The testing data set lets you check the generalization capability of the resulting fuzzy inference system. The idea behind using a checking data set for model validation is that after a certain point in the training, the model begins overfitting the training data set. In principle, the model error for the checking data set tends to decrease as the training takes place up to the point that overfitting begins, and then the model error for the checking data suddenly increases. Overfitting is accounted for by testing the FIS trained on the training data against the checking data, and choosing the membership function parameters to be those associated with the minimum checking error if these errors indicate model overfitting.

Usually, these training and checking data sets are collected based on observations of the target system and are then stored in separate files.

In the first example, two similar data sets are used for checking and
training, but the checking data set is corrupted by a small amount of noise.
This example illustrates of the use of the **Neuro-Fuzzy Designer**
with checking data to reduce the effect of model overfitting.
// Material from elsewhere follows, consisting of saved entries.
**src/rtl/rafc_pkg.sv**
```systemverilog
`timescale 1ns / 1ps
`default_nettype none

package rafc_pkg;

  localparam int unsigned TICK_MS_DEFAULT        = 20;
  localparam int unsigned ARM_HOLD_MS_DEFAULT    = 1000;
  localparam int unsigned LINK_OFFSET_US_DEFAULT = 150;
  localparam int unsigned HYST_LIMIT_DEFAULT     = 10;

  localparam int APB_ADDR_W = 5;
  localparam int APB_DATA_W = 32;
  localparam int PULSE_W    = 12;
  localparam int LEVEL_W    = 16;
  localparam int COUNT_W    = 8;
  localparam int ELAPSED_W  = 17;

  localparam logic [ELAPSED_W-1:0]      ELAPSED_MAX   = '1;
  localparam logic signed [LEVEL_W-1:0] SWITCH_TH     = 16'sd10923;
  localparam logic signed [LEVEL_W:0]   STICK_TH      = 17'sd29492;
  localparam logic signed [LEVEL_W-1:0] THR_FAILSAFE  = 16'sh8000;

  // register indexes (word address)
  localparam logic [2:0] REG_PULSE_MAX   = 3'd0;
  localparam logic [2:0] REG_PULSE_MIN   = 3'd1;
  localparam logic [2:0] REG_ARMING_MODE = 3'd2;
  localparam logic [2:0] REG_TIMEOUT     = 3'd3;
  localparam logic [2:0] REG_POS1_MODE   = 3'd4;
  localparam logic [2:0] REG_POS2_MODE   = 3'd5;
  localparam logic [2:0] REG_POS3_MODE   = 3'd6;

  localparam logic [1:0] MODE_MANUAL     = 2'd0;
  localparam logic [1:0] MODE_STABILIZED = 2'd1;
  localparam logic [1:0] MODE_AUTO       = 2'd2;

  // arming mode codes
  localparam logic [1:0] ARM_ON_LOW_THROTTLE = 2'd0;
  localparam logic [1:0] ARM_STICK           = 2'd1;
  localparam logic [1:0] ARM_STICK_REVERSED  = 2'd2;

  typedef enum logic [2:0] {
    PH_DISARMED   = 3'd0,
    PH_ARMING     = 3'd1,
    PH_ARMED      = 3'd2,
    PH_DISARM_MAN = 3'd3,
    PH_DISARM_TMO = 3'd4
  } arm_phase_t;

  typedef struct packed {
    logic [PULSE_W-1:0] throttle_pulse_max;
    logic [PULSE_W-1:0] throttle_pulse_min;
    logic [1:0]         arming_mode;
    logic [15:0]        armed_timeout_ms;
    logic [1:0]         pos1_flight_mode;
    logic [1:0]         pos2_flight_mode;
    logic [1:0]         pos3_flight_mode;
  } cfg_t;

  typedef struct packed {
    logic                      link_connected;
    logic                      armed_flag;
    logic [1:0]                flight_mode;
    arm_phase_t                arm_phase;
    logic signed [LEVEL_W-1:0] throttle_out;
    logic                      link_warning;
  } result_t;

endpackage

`default_nettype wire

```
**src/rtl/rafc_cfg.sv**
```systemverilog
`timescale 1ns / 1ps
`default_nettype none

module rafc_cfg (
  input  wire logic                             clk,
  input  wire logic                             rst,
  input  wire logic                             psel,
  input  wire logic                             penable,
  input  wire logic                             pwrite,
  input  wire logic [rafc_pkg::APB_ADDR_W-1:0]  paddr,
  input  wire logic [rafc_pkg::APB_DATA_W-1:0]  pwdata,
  output logic      [rafc_pkg::APB_DATA_W-1:0]  prdata,
  output logic                                  pready,
  output rafc_pkg::cfg_t                        cfg
);

  logic [2:0] index;
  logic       wr_en;

  assign index  = paddr[rafc_pkg::APB_ADDR_W-1:2];
  assign pready = 1'b1;
  assign wr_en  = psel && penable && pwrite;

  always_ff @(posedge clk) begin
    if (rst) begin
      cfg.throttle_pulse_max <= 12'd2000;
      cfg.throttle_pulse_min <= 12'd1000;
      cfg.arming_mode        <= rafc_pkg::ARM_ON_LOW_THROTTLE;
      cfg.armed_timeout_ms   <= 16'd0;
      cfg.pos1_flight_mode   <= rafc_pkg::MODE_MANUAL;
      cfg.pos2_flight_mode   <= rafc_pkg::MODE_STABILIZED;
      cfg.pos3_flight_mode   <= rafc_pkg::MODE_AUTO;
    end else if (wr_en) begin
      unique case (index)
        rafc_pkg::REG_PULSE_MAX:   cfg.throttle_pulse_max <= pwdata[11:0];
        rafc_pkg::REG_PULSE_MIN:   cfg.throttle_pulse_min <= pwdata[11:0];
        rafc_pkg::REG_ARMING_MODE: cfg.arming_mode        <= pwdata[1:0];
        rafc_pkg::REG_TIMEOUT:     cfg.armed_timeout_ms   <= pwdata[15:0];
        rafc_pkg::REG_POS1_MODE:   cfg.pos1_flight_mode   <= pwdata[1:0];
        rafc_pkg::REG_POS2_MODE:   cfg.pos2_flight_mode   <= pwdata[1:0];
        rafc_pkg::REG_POS3_MODE:   cfg.pos3_flight_mode   <= pwdata[1:0];
        default: ;
      endcase
    end
  end

  always_comb begin
    unique case (index)
      rafc_pkg::REG_PULSE_MAX:   prdata = 32'(cfg.throttle_pulse_max);
      rafc_pkg::REG_PULSE_MIN:   prdata = 32'(cfg.throttle_pulse_min);
      rafc_pkg::REG_ARMING_MODE: prdata = 32'(cfg.arming_mode);
      rafc_pkg::REG_TIMEOUT:     prdata = 32'(cfg.armed_timeout_ms);
      rafc_pkg::REG_POS1_MODE:   prdata = 32'(cfg.pos1_flight_mode);
      rafc_pkg::REG_POS2_MODE:   prdata = 32'(cfg.pos2_flight_mode);
      rafc_pkg::REG_POS3_MODE:   prdata = 32'(cfg.pos3_flight_mode);
      default:                   prdata = '0;
    endcase
  end

endmodule

`default_nettype wire

```
**src/rtl/rafc_core.sv**
```systemverilog
`timescale 1ns / 1ps
`default_nettype none

module rafc_core #(
  parameter int unsigned TICK_MS        = rafc_pkg::TICK_MS_DEFAULT,
  parameter int unsigned ARM_HOLD_MS    = rafc_pkg::ARM_HOLD_MS_DEFAULT,
  parameter int unsigned LINK_OFFSET_US = rafc_pkg::LINK_OFFSET_US_DEFAULT,
  parameter int unsigned HYST_LIMIT     = rafc_pkg::HYST_LIMIT_DEFAULT
) (
  input  wire logic                                      clk,
  input  wire logic                                      rst,
  input  wire logic                                      step,
  input  wire rafc_pkg::cfg_t                            cfg,
  input  wire logic        [rafc_pkg::PULSE_W-1:0]       throttle_pulse,
  input  wire logic signed [rafc_pkg::LEVEL_W-1:0]       throttle_level,
  input  wire logic signed [rafc_pkg::LEVEL_W-1:0]       arm_stick_level,
  input  wire logic signed [rafc_pkg::LEVEL_W-1:0]       mode_switch_level,
  output rafc_pkg::result_t                              result
);

  localparam int PW = rafc_pkg::PULSE_W;
  localparam int LW = rafc_pkg::LEVEL_W;
  localparam int CW = rafc_pkg::COUNT_W;
  localparam int EW = rafc_pkg::ELAPSED_W;

  rafc_pkg::arm_phase_t phase, phase_next;
  logic                 link_state, link_next;
  logic [CW-1:0]        good_count, good_next;
  logic [CW-1:0]        lost_count, lost_next;
  logic [EW-1:0]        elapsed, elapsed_next;
  logic                 armed, armed_next;

  logic [EW:0]             elapsed_sum;
  logic [EW-1:0]           elapsed_tick;
  logic signed [PW:0]      max_lim;
  logic signed [PW:0]      min_lim;
  logic signed [PW:0]      pulse_s;
  logic                    tick_lost;
  logic signed [LW-1:0]    thr;
  logic signed [LW:0]      stick_ext;
  logic signed [LW:0]      lv;
  logic                    want_arm;
  logic                    want_disarm;
  logic [1:0]              mode_sel;
  logic [1:0]              mode;

  always_comb begin
    elapsed_sum  = {1'b0, elapsed} + (EW+1)'(TICK_MS);
    elapsed_tick = (elapsed_sum > {1'b0, rafc_pkg::ELAPSED_MAX}) ?
                   rafc_pkg::ELAPSED_MAX : elapsed_sum[EW-1:0];

    // switch decode
    if (mode_switch_level <= -rafc_pkg::SWITCH_TH) begin
      mode_sel = cfg.pos1_flight_mode;
    end else if (mode_switch_level >= rafc_pkg::SWITCH_TH) begin
      mode_sel = cfg.pos3_flight_mode;
    end else begin
      mode_sel = cfg.pos2_flight_mode;
    end
    mode = (mode_sel > rafc_pkg::MODE_AUTO) ? rafc_pkg::MODE_AUTO : mode_sel;

    // link hysteresis
    max_lim   = (PW+1)'(cfg.throttle_pulse_max) - (PW+1)'(LINK_OFFSET_US);
    min_lim   = (PW+1)'(cfg.throttle_pulse_min) - (PW+1)'(LINK_OFFSET_US);
    pulse_s   = $signed({1'b0, throttle_pulse});
    tick_lost = (pulse_s < max_lim) && (pulse_s < min_lim);

    link_next = link_state;
    good_next = good_count;
    lost_next = lost_count;
    if (tick_lost) begin
      if (lost_count > CW'(HYST_LIMIT)) begin
        link_next = 1'b0;
        good_next = '0;
        lost_next = '0;
      end else begin
        lost_next = lost_count + CW'(2);
      end
    end else begin
      if (good_count > CW'(HYST_LIMIT)) begin
        link_next = 1'b1;
        good_next = '0;
        lost_next = '0;
      end else begin
        good_next = good_count + CW'(2);
      end
    end

    thr = link_next ? throttle_level : rafc_pkg::THR_FAILSAFE;

    // stick requests, reversal without saturation
    stick_ext   = {arm_stick_level[LW-1], arm_stick_level};
    lv          = cfg.arming_mode[1] ? -stick_ext : stick_ext;
    want_arm    = link_next && (lv <= -rafc_pkg::STICK_TH);
    want_disarm = link_next && !(lv <= -rafc_pkg::STICK_TH) && (lv >= rafc_pkg::STICK_TH);

    phase_next   = phase;
    armed_next   = armed;
    elapsed_next = elapsed_tick;
    if (thr[LW-1]) begin
      if (cfg.arming_mode == rafc_pkg::ARM_ON_LOW_THROTTLE) begin
        armed_next = 1'b1;
      end else begin
        unique case (phase)
          rafc_pkg::PH_ARMING: begin
            if (!want_arm) begin
              phase_next = rafc_pkg::PH_DISARMED;
            end else if (elapsed_tick > EW'(ARM_HOLD_MS)) begin
              phase_next = rafc_pkg::PH_ARMED;
            end
          end
          rafc_pkg::PH_ARMED: begin
            elapsed_next = '0;
            phase_next   = rafc_pkg::PH_DISARM_TMO;
            armed_next   = 1'b1;
          end
          rafc_pkg::PH_DISARM_TMO: begin
            if (cfg.armed_timeout_ms != 16'd0 &&
                elapsed_tick > {1'b0, cfg.armed_timeout_ms}) begin
              phase_next = rafc_pkg::PH_DISARMED;
            end
            if (want_disarm) begin
              elapsed_next = '0;
              phase_next   = rafc_pkg::PH_DISARM_MAN;
            end
          end
          rafc_pkg::PH_DISARM_MAN: begin
            if (!want_disarm) begin
              phase_next = rafc_pkg::PH_ARMED;
            end else if (elapsed_tick > EW'(ARM_HOLD_MS)) begin
              phase_next = rafc_pkg::PH_DISARMED;
            end
          end
          default: begin
            phase_next = rafc_pkg::PH_DISARMED;
            armed_next = 1'b0;
            if (want_arm) begin
              elapsed_next = '0;
              phase_next   = rafc_pkg::PH_ARMING;
            end
          end
        endcase
      end
    end else begin
      if (phase == rafc_pkg::PH_DISARM_MAN || phase == rafc_pkg::PH_DISARM_TMO) begin
        phase_next = rafc_pkg::PH_ARMED;
      end else if (phase == rafc_pkg::PH_ARMING) begin
        phase_next = rafc_pkg::PH_DISARMED;
      end
    end

    result.link_connected = link_next;
    result.armed_flag     = armed_next;
    result.flight_mode    = mode;
    result.arm_phase      = phase_next;
    result.throttle_out   = thr;
    result.link_warning   = !link_next;
  end

  always_ff @(posedge clk) begin
    if (rst) begin
      phase      <= rafc_pkg::PH_DISARMED;
      link_state <= 1'b0;
      good_count <= '0;
      lost_count <= '0;
      elapsed    <= '0;
      armed      <= 1'b0;
    end else if (step) begin
      phase      <= phase_next;
      link_state <= link_next;
      good_count <= good_next;
      lost_count <= lost_next;
      elapsed    <= elapsed_next;
      armed      <= armed_next;
    end
  end

endmodule

`default_nettype wire

```
**src/rtl/rc_arming_failsafe_controller_unit.sv**
```systemverilog
`timescale 1ns / 1ps
`default_nettype none
// rc arming and failsafe controller
// input channel: one beat per control tick (raw throttle pulse plus throttle,
//   arming stick and mode switch levels in q1.15), in_valid / in_stall
// output channel: one beat per input beat (link state, armed flag, flight
//   mode, arm phase, failsafe throttle, link warning), out_valid / out_stall
// apb port: seven registers at byte addresses 0, 4, .. 24, pready always high;
//   the user writes them only while no beat is in flight (block does not enforce)
// path from input beat to output beat: input register, then the state update
//   and result register
// throughput: one beat per cycle while out_stall is low; the per-tick state
//   update is combinational logic between the input and result registers
// reset: clears link, counters, timer, arm phase and armed flag, loads the
//   register defaults and empties both stages
// receiver stall: the result register holds its beat; one more beat waits in
//   the input register, after which in_stall rises until out_stall drops

module rc_arming_failsafe_controller_unit #(
  parameter int unsigned TICK_MS        = rafc_pkg::TICK_MS_DEFAULT,
  parameter int unsigned ARM_HOLD_MS    = rafc_pkg::ARM_HOLD_MS_DEFAULT,
  parameter int unsigned LINK_OFFSET_US = rafc_pkg::LINK_OFFSET_US_DEFAULT,
  parameter int unsigned HYST_LIMIT     = rafc_pkg::HYST_LIMIT_DEFAULT
) (
  input  wire logic                                   clk,
  input  wire logic                                   rst,
  input  wire logic                                   in_valid,
  output logic                                        in_stall,
  input  wire logic        [rafc_pkg::PULSE_W-1:0]    throttle_pulse,
  input  wire logic signed [rafc_pkg::LEVEL_W-1:0]    throttle_level,
  input  wire logic signed [rafc_pkg::LEVEL_W-1:0]    arm_stick_level,
  input  wire logic signed [rafc_pkg::LEVEL_W-1:0]    mode_switch_level,
  output logic                                        out_valid,
  input  wire logic                                   out_stall,
  output logic                                        link_connected,
  output logic                                        armed_flag,
  output logic             [1:0]                      flight_mode,
  output logic             [2:0]                      arm_phase,
  output logic signed      [rafc_pkg::LEVEL_W-1:0]    throttle_out,
  output logic                                        link_warning,
  input  wire logic                                   psel,
  input  wire logic                                   penable,
  input  wire logic                                   pwrite,
  input  wire logic        [rafc_pkg::APB_ADDR_W-1:0] paddr,
  input  wire logic        [rafc_pkg::APB_DATA_W-1:0] pwdata,
  output logic             [rafc_pkg::APB_DATA_W-1:0] prdata,
  output logic                                        pready
);

  rafc_pkg::cfg_t    cfg;
  rafc_pkg::result_t result;
  rafc_pkg::result_t res_q;

  logic                                  s1_valid;
  logic        [rafc_pkg::PULSE_W-1:0]   s1_pulse;
  logic signed [rafc_pkg::LEVEL_W-1:0]   s1_throttle;
  logic signed [rafc_pkg::LEVEL_W-1:0]   s1_stick;
  logic signed [rafc_pkg::LEVEL_W-1:0]   s1_switch;
  logic                                  s1_go;
  logic                                  step;
  logic                                  in_take;

  assign s1_go    = !out_valid || !out_stall;
  assign step     = s1_valid && s1_go;
  assign in_stall = s1_valid && !s1_go;
  assign in_take  = in_valid && !in_stall;

  rafc_cfg u_cfg (
    .clk     (clk),
    .rst     (rst),
    .psel    (psel),
    .penable (penable),
    .pwrite  (pwrite),
    .paddr   (paddr),
    .pwdata  (pwdata),
    .prdata  (prdata),
    .pready  (pready),
    .cfg     (cfg)
  );

  rafc_core #(
    .TICK_MS        (TICK_MS),
    .ARM_HOLD_MS    (ARM_HOLD_MS),
    .LINK_OFFSET_US (LINK_OFFSET_US),
    .HYST_LIMIT     (HYST_LIMIT)
  ) u_core (
    .clk               (clk),
    .rst               (rst),
    .step              (step),
    .cfg               (cfg),
    .throttle_pulse    (s1_pulse),
    .throttle_level    (s1_throttle),
    .arm_stick_level   (s1_stick),
    .mode_switch_level (s1_switch),
    .result            (result)
  );

  // input register
  always_ff @(posedge clk) begin
    if (rst) begin
      s1_valid <= 1'b0;
    end else if (s1_go || !s1_valid) begin
      s1_valid <= in_valid;
    end
    if (in_take) begin
      s1_pulse    <= throttle_pulse;
      s1_throttle <= throttle_level;
      s1_stick    <= arm_stick_level;
      s1_switch   <= mode_switch_level;
    end
  end

  // result register
  always_ff @(posedge clk) begin
    if (rst) begin
      out_valid <= 1'b0;
    end else if (s1_go) begin
      out_valid <= s1_valid;
    end
    if (step) begin
      res_q <= result;
    end
  end

  assign link_connected = res_q.link_connected;
  assign armed_flag     = res_q.armed_flag;
  assign flight_mode    = res_q.flight_mode;
  assign arm_phase      = res_q.arm_phase;
  assign throttle_out   = res_q.throttle_out;
  assign link_warning   = res_q.link_warning;

endmodule

`default_nettype wire

```
**config.mk**
```make
export PLATFORM = sky130hd
export DESIGN_NAME = rc_arming_failsafe_controller_unit
export DESIGN_NICKNAME = d
export VERILOG_FILES = /design/src/rtl/rafc_pkg.sv /design/src/rtl/rafc_cfg.sv /design/src/rtl/rafc_core.sv /design/src/rtl/rc_arming_failsafe_controller_unit.sv
export SDC_FILE = /design/constraint.sdc
export NUM_CORES = 1
export LEC_CHECK = 0
export BUFFER_PORTS_ARGS = -buffer_cell sky130_fd_sc_hd__buf_4
export CAP_MARGIN = 20
export CORE_ASPECT_RATIO = 1.25
export CORE_MARGIN = 2
export CORE_UTILIZATION = 46
export CTS_CLUSTER_DIAMETER = 100
export DETAILED_ROUTE_END_ITERATION = 6
export PLACE_DENSITY = 0.72
export SLEW_MARGIN = 20
export SYNTH_ARGS = -nofsm -noshare
export SYNTH_HDL_FRONTEND = slang
export SYNTH_SLANG_ARGS = --single-unit
```
**constraint.sdc**
```tcl
create_clock -name clk -period 3.43 [get_ports clk]
set_input_delay 0.1715 -clock clk [delete_from_list [all_inputs] [get_ports clk]]
set_output_delay 0.1715 -clock clk [all_outputs]
set_load 0.05 [all_outputs]
```
==> flow_summary.yaml <==
timing:
  setup_viol: 16
  slew_headroom: 0.535
  whs_ns: 0.00980
  tns_ns: -1.12
  layout_setup_ws_ns: -0.0838
  fmax_mhz: 285
  hold_viol: 0
  tightestPinTransition_ns: 0.697
  finalCritPeriodShare: 1.02
  min_period_ns: 3.51
  skew_ns: 0.0171
  rsz0062_at_grt: "yes"
  drv_slew: 0
cts:
  clockBufferDepth: 2
  htreeDepth: 4
  clkTransAtPathRegs_ns: 0.07
  cts_tree: "built"
  root_buffer: "clkbuf_16"
  numClockSinks: 170
  insertion_delay_ns: 0.44
  cts_buffers: 17
power:
  p_per_area_mw_per_mm2: 392
  p_leak_nw: 4.89
  ir_worst_vdd_v: 0.000331
run_status:
  outcome: "finished with violations"
  violations: "setup timing"
route:
  drt_first_iter_violations: 544
  drc_errors: 0
  wirelength_mm: 24.5
  avgRoutedWirePerCell_microns: 16.1
  vias_per_cell: 5.52
  antenna_left: 0
  vias: 8387
  firstDrtPassIters: 5
worst_setup_path:
  arrival_ns: 3.84
  cp-start-kind: "flop"
  r2r_end: "u_core.elapsed[7]"
  end_kind: "flop"
  rrSetupSlack_ns: -0.08
  worstPathRequired_ns: 3.75
  worstReg2RegStart: "u_cfg.cfg[38]"
  path_max_fanout: 17
  setup.worst_path.class: "reg2reg"
  rr_worst_depth: 17
synthesis:
  synth_flop_cell: "dfxtp_1"
  yosysSeqAreaShare: 0.449
  synth_area_sq_mm: 0.00946
  syn_avg_cell_area_sq_um: 9.49
  ys_types: 85
  ys_seq_elements: 170
  yosys_warnings: 0
  netlist_instances: 996
  async_flop_share: 0
  synth_enable_flop_cells: 84
die:
  rows: 58
  start_util: 0.469
  die_h_microns: 164
  core_sq_mm: 0.0202
  die_w_microns: 132
  pin_count: 163
  die-area_sq_mm: 0.0217
placed_design:
  hpwl_mm: 17.2
  gp_congestion: 0.887
  port_buffers: 127
cells_and_area:
  diodes: 0
  mostFrequentLayoutCell: "buf_4"
  mostFrequentLayoutCells: "buf_4, nand2_1, nor2_1, edfxtp_1, dfxtp_1"
  nets: 1386
  layout-drive-gt1-share: 0.237
  areaGrowthSynthToFinish_pct: 33.3
global_routing:
  grt_pass1_vias: 8276
  grt.total_usage: 0.228
  antenna_found_initial: 0
  grt-ovfl-total: 0
  grt_max_degree: 65
  grt_pass1_wl_mm: 40.0
min_path:
  min_path_type: "in2reg"
  hold_depth: 3
  holdCritStartpoint: "pwdata[15]"
  hold_end: "u_cfg.cfg[21]"
run:
  cap_violations: 0
-- metrics by stage --
step	total power [mW]	instance area (sq um)	instances	util	setup slack [ns]
floorplan	2.66	9560	1011	-	0.00525
global placement	2.85	11000	1409	0.547	-0.230
detailed placement	2.86	11000	1409	0.547	-0.332
CTS	4.95	12500	1516	0.619	-0.0786
global route	5.12	12600	1519	0.625	-0.251
finish	4.94	12600	1519	0.625	-0.0838
-- power by group --
group / internal (mW) / switching (mW) / total [mW]
logic: 0.281 / 0.361 / 0.643
registers: 2.21 / 0.0567 / 2.26
clock network: 1.12 / 0.917 / 2.04
-- timing repair --
item,in CTS,in global routing
buffers inserted,1,3
resized for setup,26,22
pin swaps,7,4
hold buffers,74,0
hold endpoints to repair,86,0
endpoints found under the setup margin,41,26
-- routing by layer --
metal  GRT usage  up-vias  routed length [microns]
met3      0.0392       57                      904
met2       0.426      216                    12800
met5           0        -                        0
li1            -     4105                        -
met4      0.0846        0                      556
met1       0.262     4009                    10300
-- logic make-up (layout without fill, tap and decap cells) --
family	Yosys count	count (layout)	share of synthesized area
AOI/OAI and AO/OA	230	230	0.168
buffers and inverters	103	341	0.0524
other	2	17	0.000794
and+or+nand+nor	377	377	0.200
muxes	35	35	0.0380
xor gates and xnor gates	33	33	0.0306
DFF	170	170	0.449
adders and majority gates	46	46	0.0609
-- critical path, stage by stage (launching register included) --
cell     delay [ns]
dfxtp_2        0.33
a21o_1         0.19
and2_4         0.16
o31a_1         0.27
xor2_1         0.15
ha_1           0.31
nand4_1        0.15
nor2_2         0.15
a21oi_2        0.07
a31oi_1        0.19
buf_4          0.19
nor2_4         0.04
o22a_4         0.27
inv_4          0.09
nand2_1        0.07
a211o_1        0.33
buf_12         0.16
a32o_1         0.25
-- synth_stat cells (all sizes together), types with 17 or more instances --
master | n | area (sq um)
mux2i | 28 | 280
nor2b | 17 | 106
and2 | 24 | 150
a21oi | 71 | 355
xnor2 | 19 | 166
dfxtp | 86 | 1720
o21ai | 37 | 193
a32o | 17 | 170
nand2 | 107 | 402
nand4 | 18 | 113
buf | 34 | 236
inv | 33 | 124
clkbuf | 34 | 128
ha | 46 | 576
nor3 | 21 | 110
edfxtp | 84 | 2520
nand3 | 21 | 105
nor2 | 95 | 359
In the second
example, a training data set that is presented to `anfis`

is sufficiently different than the applied checking data set. By examining
the checking error sequence over the training period, it is clear that the
checking data set is not good for model validation purposes. This example
illustrates the use of the **Neuro-Fuzzy Designer** to compare data
sets.

[1] Jang, J.-S. R., "Fuzzy Modeling Using Generalized
Neural Networks and Kalman Filter Algorithm," *Proc. of the Ninth
National Conf. on Artificial Intelligence (AAAI-91)*, pp.
762-767, July 1991.

[2] Jang, J.-S. R., "ANFIS: Adaptive-Network-based
Fuzzy Inference Systems," *IEEE Transactions on Systems, Man, and
Cybernetics*, Vol. 23, No. 3, pp. 665-685, May
1993.

[3] Jang, J.-S. R. and N. Gulley, "Gain scheduling
based fuzzy controller design," *Proc. of the International Joint
Conference of the North American Fuzzy Information Processing Society
Biannual Conference, the Industrial Fuzzy Control and Intelligent Systems
Conference, and the NASA Joint Technology Workshop on Neural Networks and
Fuzzy Logic*, San Antonio, Texas, Dec. 1994.

[4] Jang, J.-S. R. and C.-T. Sun, "Neuro-fuzzy modeling
and control," *Proceedings of the IEEE*, March
1995.

[5] Jang, J.-S. R. and C.-T. Sun,
*Neuro-Fuzzy and Soft Computing: A Computational Approach to
Learning and Machine Intelligence*, Prentice Hall,
1997.

[6] Wang, L.-X., *Adaptive fuzzy systems and
control: design and stability analysis*, Prentice Hall,
1994.

[7] Widrow, B. and D. Stearns, *Adaptive
Signal Processing*, Prentice Hall, 1985.